Тут приподнялась и сеньорита Кета, потерла двумя руками вспухшие глаза, тоже уставилась на газету, и Амалии, как всегда, стало стыдно глядеть, как они без ничего лежат в одной постели, рядышком.
— Сбежал в Бразилию, — испуганно повторяла хозяйка. — Не пришел, не позвонил. Сбежал, слова мне не сказав, Кета.
Амалия налила кофе, попыталась заглянуть в газету, но видела только черные волосы хозяйки и рыжие — сеньориты Кеты: сбежал, сбежал, что ж теперь будет?
— Ну, ему надо было уносить ноги, — сказала сеньорита, прикрывая грудь простыней. — Он напишет тебе, вызовет к себе.
Но хозяйка была как будто не в себе: Амалия видела, как у нее затряслись губы, а пальцы стиснули, смяли газету: какая сволочь, Кета, не позвонил, не предупредил, смылся и оставил меня без гроша. Она зарыдала, Амалия повернулась и вышла. Ну-ну-ну, успокойся, не реви, слышала она за спиной, пока летела по ступенькам вниз, рассказать Карлоте и Симуле.
Он прополоскал рот, тщательно вымылся, смочил полотенце одеколоном и протер лицо, лоб, шею. Медленно оделся, ни о чем не думая и слыша слабенький звон в ушах. Вернулся в спальню — они уже лежали, укрывшись простыней. Различил в полутьме растрепанные головы, перепачканные помадой и тушью лица, сонное довольство в умиротворенных глазах. Кета уже засыпала, свернувшись клубочком, но Ортенсия взглянула на него.
— Не останешься? — Голос ее был безразличный, тусклый.

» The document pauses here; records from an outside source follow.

## config.mk

```make
export PLATFORM = sky130hd
export DESIGN_NAME = bmp_dec_queue
export DESIGN_NICKNAME = d
export VERILOG_FILES = /design/src/rtl/bmp_dec_pkg.sv /design/src/rtl/bmp_dec_queue.sv
export SDC_FILE = /design/constraint.sdc
export NUM_CORES = 1
export LEC_CHECK = 0
export BUFFER_PORTS_ARGS = -buffer_cell sky130_fd_sc_hd__buf_2
export CORE_MARGIN = 3
export CORE_UTILIZATION = 51
export CTS_CLUSTER_DIAMETER = 50
export DETAILED_ROUTE_END_ITERATION = 10
export GPL_ROUTABILITY_DRIVEN = 0
export PLACE_DENSITY = 0.68
export SLEW_MARGIN = 10
export SYNTH_ARGS = -nofsm -noshare
export SYNTH_HDL_FRONTEND = slang
export SYNTH_SLANG_ARGS = --single-unit
```

## constraint.sdc

```tcl
create_clock -name clk_i -period 5.4 [get_ports clk_i]
set_clock_uncertainty 0.2 [all_clocks]
set_input_delay 1.08 -clock clk_i [delete_from_list [all_inputs] [get_ports clk_i]]
set_output_delay 1.08 -clock clk_i [all_outputs]
set_load 0.01 [all_outputs]
```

— Места нет, — сказал он и улыбнулся перед тем, как ступить за порог. — Завтра, наверно, приеду.
Торопливо спустился по лестнице, взял валявшийся на ковре портфель, вышел на улицу. Лудовико и Амбросио, сидя на стене, болтали с полицейскими. Увидав его, замолчали, спрыгнули вниз.
— Доброй ночи, — пробормотал он, протянул постовым несколько кредиток. — Вот, выпейте, чтоб не простыть.

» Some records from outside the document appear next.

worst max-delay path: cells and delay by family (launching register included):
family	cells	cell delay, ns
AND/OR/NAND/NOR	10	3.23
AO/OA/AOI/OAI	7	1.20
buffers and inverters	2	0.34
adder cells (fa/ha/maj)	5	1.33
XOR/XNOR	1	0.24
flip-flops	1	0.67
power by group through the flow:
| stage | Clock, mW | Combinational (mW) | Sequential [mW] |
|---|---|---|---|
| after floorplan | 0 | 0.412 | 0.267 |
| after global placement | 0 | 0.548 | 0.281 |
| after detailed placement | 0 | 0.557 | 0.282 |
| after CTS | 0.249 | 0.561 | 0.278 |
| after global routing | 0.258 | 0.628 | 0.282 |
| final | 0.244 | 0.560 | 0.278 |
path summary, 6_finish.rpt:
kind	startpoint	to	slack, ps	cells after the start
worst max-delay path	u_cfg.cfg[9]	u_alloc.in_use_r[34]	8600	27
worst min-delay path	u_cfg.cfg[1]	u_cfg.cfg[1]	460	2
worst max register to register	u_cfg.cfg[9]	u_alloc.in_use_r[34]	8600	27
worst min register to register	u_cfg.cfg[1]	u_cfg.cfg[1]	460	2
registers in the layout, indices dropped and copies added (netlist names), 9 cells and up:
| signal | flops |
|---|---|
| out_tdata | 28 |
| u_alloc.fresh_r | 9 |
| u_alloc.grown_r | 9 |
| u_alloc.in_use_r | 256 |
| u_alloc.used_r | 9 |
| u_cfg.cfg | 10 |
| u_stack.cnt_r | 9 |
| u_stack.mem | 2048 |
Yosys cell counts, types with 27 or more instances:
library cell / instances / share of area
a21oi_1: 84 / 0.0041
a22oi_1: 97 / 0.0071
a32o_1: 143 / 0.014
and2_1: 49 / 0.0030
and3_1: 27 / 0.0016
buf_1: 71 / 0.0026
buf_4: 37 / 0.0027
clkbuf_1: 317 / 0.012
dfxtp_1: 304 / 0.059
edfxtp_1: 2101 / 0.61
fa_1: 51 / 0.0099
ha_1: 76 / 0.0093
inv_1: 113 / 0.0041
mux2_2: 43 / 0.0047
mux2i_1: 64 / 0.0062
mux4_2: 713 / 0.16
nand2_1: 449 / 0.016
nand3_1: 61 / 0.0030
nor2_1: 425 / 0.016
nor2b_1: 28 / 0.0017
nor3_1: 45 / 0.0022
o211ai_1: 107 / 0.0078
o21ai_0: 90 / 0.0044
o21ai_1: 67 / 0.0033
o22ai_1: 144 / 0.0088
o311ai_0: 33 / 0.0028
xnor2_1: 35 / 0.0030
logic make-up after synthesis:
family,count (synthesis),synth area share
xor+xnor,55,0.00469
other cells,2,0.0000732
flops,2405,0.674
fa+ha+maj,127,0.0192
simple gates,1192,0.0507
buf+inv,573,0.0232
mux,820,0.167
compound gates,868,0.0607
$ cat src/rtl/bsp_pkg.sv
`timescale 1ns / 1ps
package bsp_pkg;

  localparam int unsigned MaxWidth  = 4096;
  localparam int unsigned MaxHeight = 4096;

  localparam logic [1:0] KIND_PIXEL    = 2'd0;
  localparam logic [1:0] KIND_INFO     = 2'd1;
  localparam logic [1:0] KIND_ERROR    = 2'd2;
  localparam logic [1:0] KIND_COMPLETE = 2'd3;

  localparam logic [2:0] ERR_MAGIC    = 3'd0;
  localparam logic [2:0] ERR_DIB      = 3'd1;
  localparam logic [2:0] ERR_PLANES   = 3'd2;
  localparam logic [2:0] ERR_COMPRESS = 3'd3;
  localparam logic [2:0] ERR_OFFSET   = 3'd4;
  localparam logic [2:0] ERR_SIZE     = 3'd5;
  localparam logic [2:0] ERR_EARLY    = 3'd6;

  localparam logic [1:0] ORDER_FILE = 2'd0;
  localparam logic [1:0] ORDER_RGBA = 2'd1;
  localparam logic [1:0] ORDER_BGRA = 2'd2;

  typedef struct packed {
    logic [1:0]  kind;
    logic [25:0] byte_offset;
    logic [31:0] data_word;
    logic [2:0]  byte_count;
    logic [12:0] image_width;
    logic [12:0] image_height;
    logic [5:0]  bits_per_pixel;
    logic [14:0] row_stride;
    logic [2:0]  error_code;
    logic        last;
  } result_t;

endpackage

$ cat src/rtl/bsp_parser.sv
`timescale 1ns / 1ps
module bsp_parser (
  input  logic              clk,
  input  logic              rst_n,
  input  logic              accept,
  input  logic [7:0]        data_byte,
  input  logic              start_file,
  input  logic              end_file,
  input  logic [1:0]        color_order,
  output logic [1:0]        res_count,
  output bsp_pkg::result_t  res0,
  output bsp_pkg::result_t  res1
);

  typedef enum logic [2:0] {
    PH_HDR, PH_SKIP, PH_DATA, PH_DONE, PH_ERR
  } phase_t;

  phase_t      phase_r, phase_nxt;
  logic [31:0] pos_r, pos_nxt;
  logic [31:0] fs_r, fs_nxt;
  logic [31:0] dstart_r, dstart_nxt;
  logic        hs52_r, hs52_nxt, hs56_r, hs56_nxt;
  logic [12:0] width_r, width_nxt, height_r, height_nxt;
  logic [5:0]  depth_r, depth_nxt;
  logic        big_r, big_nxt;
  logic        bf_r, bf_nxt, flip_r, flip_nxt;
  logic [4:0]  sh_r [4];
  logic [4:0]  sh_nxt [4];
  logic [12:0] row_r, row_nxt;
  logic [14:0] col_r, col_nxt;
  logic [1:0]  c3_r, c3_nxt;
  logic [23:0] pix_r, pix_nxt;
  logic [25:0] rbase_r, rbase_nxt;
  logic [14:0] stride_r;
  logic [15:0] w3_r;
  logic [18:0] bits;
  logic [27:0] prod;

  bsp_pkg::result_t res [2];
  logic [1:0]  n;
  logic [1:0]  co;
  logic [31:0] p, w, tz;
  logic [7:0]  cr, cg, cb, ca;
  logic [14:0] off;
  logic        fin, err;
  logic [2:0]  ecode;
  logic [15:0] colp1;

  assign bits = 19'(depth_r) * 19'(width_r);
  assign prod = 28'(height_r - 13'd1) * 28'(stride_r);

  function automatic bsp_pkg::result_t mk(input logic [1:0] k, input logic [25:0] o,
                                          input logic [31:0] d, input logic [2:0] c,
                                          input logic [2:0] e);
    bsp_pkg::result_t r;
    r = '0;
    r.kind = k;
    r.byte_offset = o;
    r.data_word = d;
    r.byte_count = c;
    r.error_code = e;
    return r;
  endfunction

  always_comb begin
    co = (color_order == 2'd3) ? bsp_pkg::ORDER_FILE : color_order;
    res[0] = '0;
    res[1] = '0;
    n = '0;
    fin = 1'b0;
    err = 1'b0;
    ecode = '0;
    p = '0;
    w = '0;
    tz = '0;
    off = '0;
    colp1 = '0;
    cr = '0; cg = '0; cb = '0; ca = '0;
    phase_nxt = phase_r; pos_nxt = pos_r; fs_nxt = fs_r; dstart_nxt = dstart_r;
    hs52_nxt = hs52_r; hs56_nxt = hs56_r; width_nxt = width_r; height_nxt = height_r;
    depth_nxt = depth_r; big_nxt = big_r; bf_nxt = bf_r; flip_nxt = flip_r;
    sh_nxt = sh_r; row_nxt = row_r; col_nxt = col_r; c3_nxt = c3_r; pix_nxt = pix_r;
    rbase_nxt = rbase_r;
    if (accept) begin
      if (start_file) begin
        phase_nxt = PH_HDR; pos_nxt = '0; fs_nxt = '0; dstart_nxt = '0;
        hs52_nxt = 1'b0; hs56_nxt = 1'b0; width_nxt = '0; height_nxt = '0;
        depth_nxt = '0; big_nxt = 1'b0; bf_nxt = 1'b0; flip_nxt = 1'b1;
        sh_nxt[0] = 5'd16; sh_nxt[1] = 5'd8; sh_nxt[2] = 5'd0; sh_nxt[3] = 5'd24;
        row_nxt = '0; col_nxt = '0; c3_nxt = '0; pix_nxt = '0; rbase_nxt = '0;
      end
      if (phase_nxt == PH_HDR) begin
        fs_nxt = {data_byte, fs_nxt[31:8]};
        for (int i = 0; i < 32; i++) begin
          if (fs_nxt[31 - i]) tz = 32'(31 - i);
        end
        unique case (pos_nxt)
          32'd1: if (fs_nxt[31:16] != 16'h4D42) begin err = 1'b1; ecode = bsp_pkg::ERR_MAGIC; end
          32'd13: dstart_nxt = fs_nxt;
          32'd17: begin
            hs52_nxt = fs_nxt >= 32'd52;
            hs56_nxt = fs_nxt >= 32'd56;
            if (fs_nxt < 32'd40) begin err = 1'b1; ecode = bsp_pkg::ERR_DIB; end
          end
          32'd21: begin
            width_nxt = fs_nxt[12:0];
            big_nxt = big_nxt | (fs_nxt > 32'(bsp_pkg::MaxWidth));
          end
          32'd25: begin
            flip_nxt = ~fs_nxt[31];
            w = fs_nxt[31] ? (32'd0 - fs_nxt) : fs_nxt;
            height_nxt = w[12:0];
            big_nxt = big_nxt | (w > 32'(bsp_pkg::MaxHeight));
          end
          32'd27: if (fs_nxt[31:16] != 16'd1) begin err = 1'b1; ecode = bsp_pkg::ERR_PLANES; end
          32'd29: begin
            depth_nxt = fs_nxt[21:16];
            big_nxt = big_nxt | (fs_nxt[31:16] > 16'd32);
          end
          32'd33: begin
            if (fs_nxt == 32'd3 && hs52_nxt) bf_nxt = 1'b1;
            else if (fs_nxt != 32'd0) begin err = 1'b1; ecode = bsp_pkg::ERR_COMPRESS; end
            else fin = 1'b1;
          end
          32'd57: if (bf_nxt) sh_nxt[0] = tz[4:0];
          32'd61: if (bf_nxt) sh_nxt[1] = tz[4:0];
          32'd65: if (bf_nxt) begin sh_nxt[2] = tz[4:0]; fin = !hs56_nxt; end
          32'd69: if (bf_nxt) begin sh_nxt[3] = tz[4:0]; fin = 1'b1; end
          default: ;
        endcase
        if (fin) begin
          if (big_nxt) begin err = 1'b1; ecode = bsp_pkg::ERR_SIZE; end
          else if (dstart_nxt <= pos_nxt) begin err = 1'b1; ecode = bsp_pkg::ERR_OFFSET; end
          else begin
            res[0] = mk(bsp_pkg::KIND_INFO, '0, '0, '0, '0);
            res[0].image_width = width_nxt;
            res[0].image_height = height_nxt;
            res[0].bits_per_pixel = depth_nxt;
            res[0].row_stride = stride_r;
            n = 2'd1;
            row_nxt = '0; col_nxt = '0; c3_nxt = '0;
            phase_nxt = PH_SKIP;
            if (height_nxt == '0 || stride_r == '0) begin
              phase_nxt = PH_DONE;
              res[1] = mk(bsp_pkg::KIND_COMPLETE, '0, '0, '0, '0);
              n = 2'd2;
            end
            rbase_nxt = flip_nxt ? prod[25:0] : '0;
          end
        end
        if (err) begin
          phase_nxt = PH_ERR;
          res[0] = mk(bsp_pkg::KIND_ERROR, '0, '0, '0, ecode);
          n = 2'd1;
        end
      end else if (phase_nxt == PH_SKIP || phase_nxt == PH_DATA) begin
        if (phase_nxt == PH_SKIP && pos_nxt >= dstart_nxt) phase_nxt = PH_DATA;
        if (phase_nxt == PH_DATA) begin
          if (depth_nxt == 6'd32) begin
            unique case (col_nxt[1:0])
              2'd0: pix_nxt = {16'd0, data_byte};
              2'd1: pix_nxt[15:8] = data_byte;
              2'd2: pix_nxt[23:16] = data_byte;
              default: begin
                p = {data_byte, pix_nxt};
                cr = 8'(p >> sh_nxt[0]);
                cg = 8'(p >> sh_nxt[1]);
                cb = 8'(p >> sh_nxt[2]);
                ca = 8'(p >> sh_nxt[3]);
                unique case (co)
                  bsp_pkg::ORDER_RGBA: w = {ca, cb, cg, cr};
                  bsp_pkg::ORDER_BGRA: w = {ca, cr, cg, cb};
                  default: w = p;
                endcase
                res[0] = mk(bsp_pkg::KIND_PIXEL, rbase_nxt + 26'(col_nxt) - 26'd3, w, 3'd4, '0);
                n = 2'd1;
              end
            endcase
          end else if (depth_nxt == 6'd24) begin
            if (16'(col_nxt) < w3_r) begin
              off = (co == bsp_pkg::ORDER_RGBA) ?
                    col_nxt - 15'(c3_nxt) - 15'(c3_nxt) + 15'd2 : col_nxt;
              res[0] = mk(bsp_pkg::KIND_PIXEL, rbase_nxt + 26'(off), 32'(data_byte), 3'd1, '0);
              n = 2'd1;
            end
          end else begin
            res[0] = mk(bsp_pkg::KIND_PIXEL, rbase_nxt + 26'(col_nxt), 32'(data_byte), 3'd1, '0);
            n = 2'd1;
          end
          colp1 = 16'(col_nxt) + 16'd1;
          col_nxt = colp1[14:0];
          c3_nxt = (c3_nxt == 2'd2) ? 2'd0 : c3_nxt + 2'd1;
          if (colp1 >= 16'(stride_r)) begin
            col_nxt = '0;
            c3_nxt = '0;
            row_nxt = row_nxt + 13'd1;
            if (row_nxt >= height_nxt) begin
              phase_nxt = PH_DONE;
              res[n[0]] = mk(bsp_pkg::KIND_COMPLETE, '0, '0, '0, '0);
              n = n + 2'd1;
            end else begin
              rbase_nxt = flip_nxt ? rbase_nxt - 26'(stride_r) : rbase_nxt + 26'(stride_r);
            end
          end
        end
      end
      if (end_file && phase_nxt != PH_DONE && phase_nxt != PH_ERR) begin
        phase_nxt = PH_ERR;
        res[n[0]] = mk(bsp_pkg::KIND_ERROR, '0, '0, '0, bsp_pkg::ERR_EARLY);
        n = n + 2'd1;
      end
      if (pos_nxt != 32'hFFFF_FFFF) pos_nxt = pos_nxt + 32'd1;
      if (n == 2'd1) res[0].last = 1'b1;
      if (n == 2'd2) res[1].last = 1'b1;
    end
  end

  assign res_count = n;
  assign res0 = res[0];
  assign res1 = res[1];

  always_ff @(posedge clk) begin
    if (!rst_n) begin
      phase_r <= PH_HDR; pos_r <= '0; fs_r <= '0; dstart_r <= '0;
      hs52_r <= 1'b0; hs56_r <= 1'b0; width_r <= '0; height_r <= '0;
      depth_r <= '0; big_r <= 1'b0; bf_r <= 1'b0; flip_r <= 1'b1;
      sh_r[0] <= 5'd16; sh_r[1] <= 5'd8; sh_r[2] <= 5'd0; sh_r[3] <= 5'd24;
      row_r <= '0; col_r <= '0; c3_r <= '0; pix_r <= '0; rbase_r <= '0;
      stride_r <= '0; w3_r <= '0;
    end else begin
      phase_r <= phase_nxt; pos_r <= pos_nxt; fs_r <= fs_nxt; dstart_r <= dstart_nxt;
      hs52_r <= hs52_nxt; hs56_r <= hs56_nxt; width_r <= width_nxt;
      height_r <= height_nxt; depth_r <= depth_nxt; big_r <= big_nxt; bf_r <= bf_nxt;
      flip_r <= flip_nxt; sh_r <= sh_nxt; row_r <= row_nxt; col_r <= col_nxt;
      c3_r <= c3_nxt; pix_r <= pix_nxt; rbase_r <= rbase_nxt;
      stride_r <= 15'(((20'(bits) + 20'd31) >> 5) << 2);
      w3_r <= 16'(width_r) * 16'd3;
    end
  end

endmodule

$ cat src/rtl/bsp_out_fifo.sv
`timescale 1ns / 1ps
module bsp_out_fifo (
  input  logic             clk,
  input  logic             rst_n,
  input  logic [1:0]       push_count,
  input  bsp_pkg::result_t push0,
  input  bsp_pkg::result_t push1,
  output logic             room,
  output logic             out_valid,
  input  logic             out_ready,
  output bsp_pkg::result_t head
);

  bsp_pkg::result_t mem_r [4];
  logic [1:0] wp_r, rp_r;
  logic [2:0] cnt_r;
  logic       pop;

  assign pop       = out_valid && out_ready;
  assign out_valid = cnt_r != 3'd0;
  assign room      = cnt_r <= 3'd2;
  assign head      = mem_r[rp_r];

  always_ff @(posedge clk) begin
    if (push_count != 2'd0) mem_r[wp_r] <= push0;
    if (push_count == 2'd2) mem_r[wp_r + 2'd1] <= push1;
  end

  always_ff @(posedge clk) begin
    if (!rst_n) begin
      wp_r <= '0;
      rp_r <= '0;
      cnt_r <= '0;
    end else begin
      wp_r <= wp_r + push_count;
      rp_r <= rp_r + 2'(pop);
      cnt_r <= cnt_r + 3'(push_count) - 3'(pop);
    end
  end

endmodule

$ cat src/rtl/bmp_stream_pixel_unpacker_core.sv
`timescale 1ns / 1ps
// channel | direction | handshake     | payload
// in      | input     | valid/ready   | data_byte, start_file, end_file
// out     | output    | valid/ready   | kind .. last (one port each)
// cfg     | input     | we, no wait   | color_order
// One byte per cycle; each byte is parsed in the cycle it is taken and its
// 0 to 2 results land in a 4-entry output queue, visible the next cycle.
// in_ready drops only while the queue holds more than two results.
// Reset (rst_n low, synchronous) empties the queue and restarts the parser.
module bmp_stream_pixel_unpacker_core (
  input  logic        clk,
  input  logic        rst_n,
  input  logic        in_valid,
  output logic        in_ready,
  input  logic [7:0]  in_data_byte,
  input  logic        in_start_file,
  input  logic        in_end_file,
  output logic        out_valid,
  input  logic        out_ready,
  output logic [1:0]  out_kind,
  output logic [25:0] out_byte_offset,
  output logic [31:0] out_data_word,
  output logic [2:0]  out_byte_count,
  output logic [12:0] out_image_width,
  output logic [12:0] out_image_height,
  output logic [5:0]  out_bits_per_pixel,
  output logic [14:0] out_row_stride,
  output logic [2:0]  out_error_code,
  output logic        out_last,
  input  logic        cfg_we,
  input  logic [1:0]  cfg_wdata
);

  logic [1:0]       order_r;
  logic [1:0]       cnt;
  bsp_pkg::result_t r0, r1, head;

  always_ff @(posedge clk) begin
    if (!rst_n) order_r <= bsp_pkg::ORDER_FILE;
    else if (cfg_we) order_r <= cfg_wdata;
  end

  bsp_parser u_parser (
    .clk(clk), .rst_n(rst_n), .accept(in_valid && in_ready),
    .data_byte(in_data_byte), .start_file(in_start_file), .end_file(in_end_file),
    .color_order(order_r), .res_count(cnt), .res0(r0), .res1(r1)
  );

  bsp_out_fifo u_fifo (
    .clk(clk), .rst_n(rst_n), .push_count(cnt), .push0(r0), .push1(r1),
    .room(in_ready), .out_valid(out_valid), .out_ready(out_ready), .head(head)
  );

  assign out_kind           = head.kind;
  assign out_byte_offset    = head.byte_offset;
  assign out_data_word      = head.data_word;
  assign out_byte_count     = head.byte_count;
  assign out_image_width    = head.image_width;
  assign out_image_height   = head.image_height;
  assign out_bits_per_pixel = head.bits_per_pixel;
  assign out_row_stride     = head.row_stride;
  assign out_error_code     = head.error_code;
  assign out_last           = head.last;

endmodule

$ cat config.mk
export PLATFORM = sky130hd
export DESIGN_NAME = bmp_stream_pixel_unpacker_core
export DESIGN_NICKNAME = d
export VERILOG_FILES = /design/src/rtl/bsp_pkg.sv /design/src/rtl/bsp_parser.sv /design/src/rtl/bsp_out_fifo.sv /design/src/rtl/bmp_stream_pixel_unpacker_core.sv
export SDC_FILE = /design/constraint.sdc
export NUM_CORES = 2
export LEC_CHECK = 0
export ABC_AREA = 1
export BUFFER_PORTS_ARGS = -buffer_cell sky130_fd_sc_hd__buf_2
export CORE_ASPECT_RATIO = 1.5
export CORE_UTILIZATION = 30
export DETAILED_ROUTE_END_ITERATION = 10
export PLACE_DENSITY = 0.44
export SKIP_LAST_GASP = 1
export SLEW_MARGIN = 15
export SYNTH_ARGS = -nofsm -noshare
export SYNTH_HDL_FRONTEND = slang
export SYNTH_SLANG_ARGS = --single-unit
$ cat constraint.sdc
create_clock -name clk -period 28.7 [get_ports clk]
set_input_delay 2.87 -clock clk [delete_from_list [all_inputs] [get_ports clk]]
set_output_delay 2.87 -clock clk [all_outputs]
set_load 0.005 [all_outputs]
==> impl_metrics.tcl <==
set metrics [dict create \
    netlist.area_leader.share_pct 23.09 \
    place.gp.congestion 0.9409 \
    die_area_sq_um 194300 \
    detail_route.wl_per_cell_um 21.95 \
    p_leak_uw 0.02941 \
    finClkSkew_ns 0.03871 \
    initial_utilization_pct 30.31 \
    worst_margin_pin_slew_ns 1.307 \
    drv.max_cap_violation_count 0 \
    globalRouteTotalUtil_pct 23.20 \
    post-route-min-period_ns 12.12 \
    netlist.top_cell.by_area "edfxtp_1" \
    hold_path.class "reg2reg" \
    drc 0 \
    clock_tree.root_cell "clkbuf_16" \
    setup.reg_to_reg.worst_slack_ns 19.14 \
    total_power_uw 3283 \
    instances_no_fill 10530 \
    synth_edf_count 444 \
    synth.cell_area_sq_um 57750 \
    min_period_over_period_pct 42.24 \
    timing.final.ws_setup_ns 16.58 \
    synth.lib_cells_used.distinct 67 \
    rows 196 \
    max_slew_margin_vs_limit_pct 11.96 \
    clock.fmax_mhz 82.49 \
    synth-main-ff-cell "edfxtp_1" \
    post-place-cells 10380 \
    die_x_um 360.3 \
    path_class "in2reg" \
    grt_max_degree 93 \
    rsz0062_at_grt "no" \
    final_common_cell "nand2_1" \
    antenna_violating_nets_left 0 \
    timing_hold_violations_final 0 \
    cts.reportedPaths.clkPinSlew_ns 0.06 \
    cts_htree_levels 3 \
    worstPathRequired_ns 29.02 \
    io-pin-count 133 \
    worstSkewPairLatency_ns 0.71 \
    startpoint_type_of_the_worst_setup_path "primary input" \
    overall_overflow_remaining_after_global_route 0 \
    crit_slowest_cell "nand4_4" \
    drt-vias-per-instance 5.133 \
    holdBufCountCts 0 \
    dpl.hpwl_um 169200 \
    cts_repair_resize_count 0 \
    area.growth.synth_to_final_pct 9.370 \
    cpMostUsedCell "nand2_1" \
    synth_sequential_area_ratio_pct 32.27 \
    drt_pre_antenna_iters 6 \
    core_area_sq_um 190500 \
    nets 8530 \
    run_status "completed" \
    fin_setup_tns_ns 0 \
    port_buf_inserts 129 \
    async_flop_share_pct 0 \
    maxSlewViolCount 0 \
    setup_viol_count_final 0 \
    synth.top_cells.by_area "edfxtp_1 (23%), nand2_1 (12%), dfxtp_1 (9.2%)" \
    syn-instance-count 8089 \
    path_max_fanout 58 \
    totalWireLength_um 231100 \
    finish.utilization_pct 33.15 \
    first_global_vias 53020 \
    cts_tree "yes" \
    largest_vdd_supply_drop_v 0.00004030 \
    power-per-cell-area_nw_per_um2 51.97 \
    worst_setup_path_end_kind "flip-flop" \
    most_used_cells_in_the_layout_excluding_fill_and_tap_cells "nand2_1 (1,893), inv_1 (1,228), nor2_1 (868)" \
    crit_arrival_ns 12.45 \
    antenna_found_initial 5 \
    postCtsSetupRepairBufs 0 \
    synth_area_per_cell_sq_um 7.140 \
    numClockSinks 709 \
    synth_seq_cells 709 \
    final_layout_size_suffix_gt1_share_pct 6.297 \
    placement.setup.worst_slack_ns 15.71 \
    initialDrtViolationCount 4179 \
    critical_path.max_stage_delay_ns 0.77 \
    clockBufferDepth 3 \
    detailroute.via_count 54040 \
    die_height_um 539.4 \
    grt_pass1_wl_um 341900 \
    cts-buffers-inserted 82 \
    yosys_warnings 0 \
]
worst max-delay path: cells and delay by family:
family,cells,cell delay [ns]
compound gates,1,0.23
fa+ha+maj,2,0.65
buf+inv,11,3.29
simple gates,20,5.14
synth_stat cells (12+ instances only):
cell type	count
dfxtp_1	265
fa_1	206
inv_1	1232
nand3_1	236
nand2_2	24
o21a_1	13
buf_2	30
a21oi_1	516
nor3_1	92
clkbuf_1	316
o21ai_0	768
xor2_1	85
buf_6	34
nor4_1	22
buf_1	33
clkinv_1	19
o22ai_1	146
nor2_1	874
xnor2_1	38
inv_2	12
o221ai_1	12
o31ai_1	19
o211ai_1	88
a211oi_1	21
a31oi_1	47
a221oi_1	33
nor2_2	43
edfxtp_1	444
nand4_1	48
ha_1	319
or2_2	24
nand2_1	1898
where the power goes:
group / switching [uW] / total [uW] / internal, uW
registers: 40.0 / 1200 / 1160
logic: 713 / 1010 / 296
clock network: 473 / 1080 / 605
total: 1230 / 3280 / 2060
worst paths after layout:
path | startpoint | endpoint | depth (start not counted)
hold reg to reg | u_parser.rbase_r[0] | u_parser.rbase_r[0] | 2
setup / recovery | in_start_file | u_fifo.mem_r[0][90] | 34
setup reg to reg | u_parser.pos_r[0] | u_fifo.mem_r[0][90] | 35
hold / removal | u_parser.rbase_r[0] | u_parser.rbase_r[0] | 2
metal layers:
layer,wire length (um),GRT usage [%],vias up
met1,94320,27.57,26010
met5,0,0,-
met4,11610,10.87,0
met2,115100,41.55,1469
li1,-,-,26120
met3,10080,2.391,447
cell families (layout without fill, tap and decap cells):
group,after synthesis,count (layout),share of synthesized area (%)
AO/OA/AOI/OAI,1737,1737,16.76
XOR/XNOR,123,123,1.865
adder cells (fa/ha/maj),525,525,14.05
buffers and inverters,1684,1644,11.50
flip-flops,709,709,32.27
multiplexers,6,6,0.1040
other,1,5,0.006493
AND/OR/NAND/NOR,3304,3304,23.44
state kept, by name, summed over array words and instances (netlist names), 2 cells and up:
| signal | count |
|---|---|
| u_parser.phase_r | 3 |
| u_parser.pix_r | 24 |
| u_parser.rbase_r | 26 |
| u_parser.height_r | 13 |
| u_parser.row_r | 13 |
| u_parser.fs_r | 24 |
| u_parser.sh_r | 20 |
| u_fifo.rp_r | 2 |
| u_fifo.mem_r | 444 |
| order_r | 2 |
| u_fifo.cnt_r | 3 |
| u_parser.c3_r | 2 |
| u_parser.pos_r | 32 |
| u_parser.col_r | 15 |
| u_fifo.wp_r | 2 |
| u_parser.stride_r | 13 |
| u_parser.w3_r | 15 |
| u_parser.dstart_r | 32 |
| u_parser.depth_r | 6 |
| u_parser.width_r | 13 |
metrics by stage:
stage                     hold WS, ns  instance area, sq um
after floorplan                0.4242                 57760
after global placement         0.4336                 60480
after detailed placement       0.4383                 60480
after CTS                      0.4472                 63160
after global routing           0.4755                 63160
final                          0.4457                 63170
area by class of cell:
class	instances	area, sq um
Timing Repair Buffer	234	1439
Clock inverter	37	449.2
Fill cell	20480	127400
Multi-Input combinational cell	5698	32550
Clock buffer	110	2227
Tap cell	2475	3097
Antenna cell	2	5.005
Sequential cell	709	18650
Inverter	1263	4758
(Power assumes the default switching activity.)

Он мельком увидел их улыбки, услышал «премного благодарны, дон Кайо» и влез в машину: в Чаклакайо. Откинул голову на спинку, поднял воротник, велел закрыть окна впереди. Сидя неподвижно, он слушал болтовню Амбросио и Лудовико, время от времени открывал глаза, узнавал улицы, площади, темную ленту шоссе: в голове стоял ровный монотонный гул. Машина остановилась в пятне света от двух прожекторов. Он услышал команды и «добрый вечер», увидел полицейских, отворявших ворота. Завтра в котором часу, дон Кайо? В девять. Голоса Лудовико и Амбросио остались позади, и, входя в дом, он оглянулся и увидел, как они открывают дверь гаража. Несколько минут посидел за столом в кабинете, пытаясь записать в книжечку то, что предстояло сделать за день. В столовой выпил стакан ледяной воды, медленными шагами поднялся в спальню, чувствуя, как дрожит в руке этот стакан. Снотворное лежало на полочке в ванной, рядом с бритвенным прибором. Принял две таблетки, запил крупным глотком воды. В темноте завел часы, поставил будильник на половину девятого. Натянул простыню до подбородка. Прислуга забыла закрыть шторы, и он видел квадрат черного неба, усыпанный слабо поблескивающими точками. Снотворное должно было подействовать минут через десять — пятнадцать. Он лег в постель в три сорок, а сейчас светящиеся стрелки будильника показывали без четверти четыре. Еще пять минут бодрствования и яви.
Часть третья
I
Он пришел в редакцию около пяти и снимал пиджак, когда зазвонил телефон. Он видел, как Ариспе поднял трубку, задвигал губами, окинул взглядом пустые столы и наконец заметил его: Савалита, на минутку. Он пересек комнату, остановился у стола, заваленного бумагами, окурками, фотографиями, корректурными оттисками.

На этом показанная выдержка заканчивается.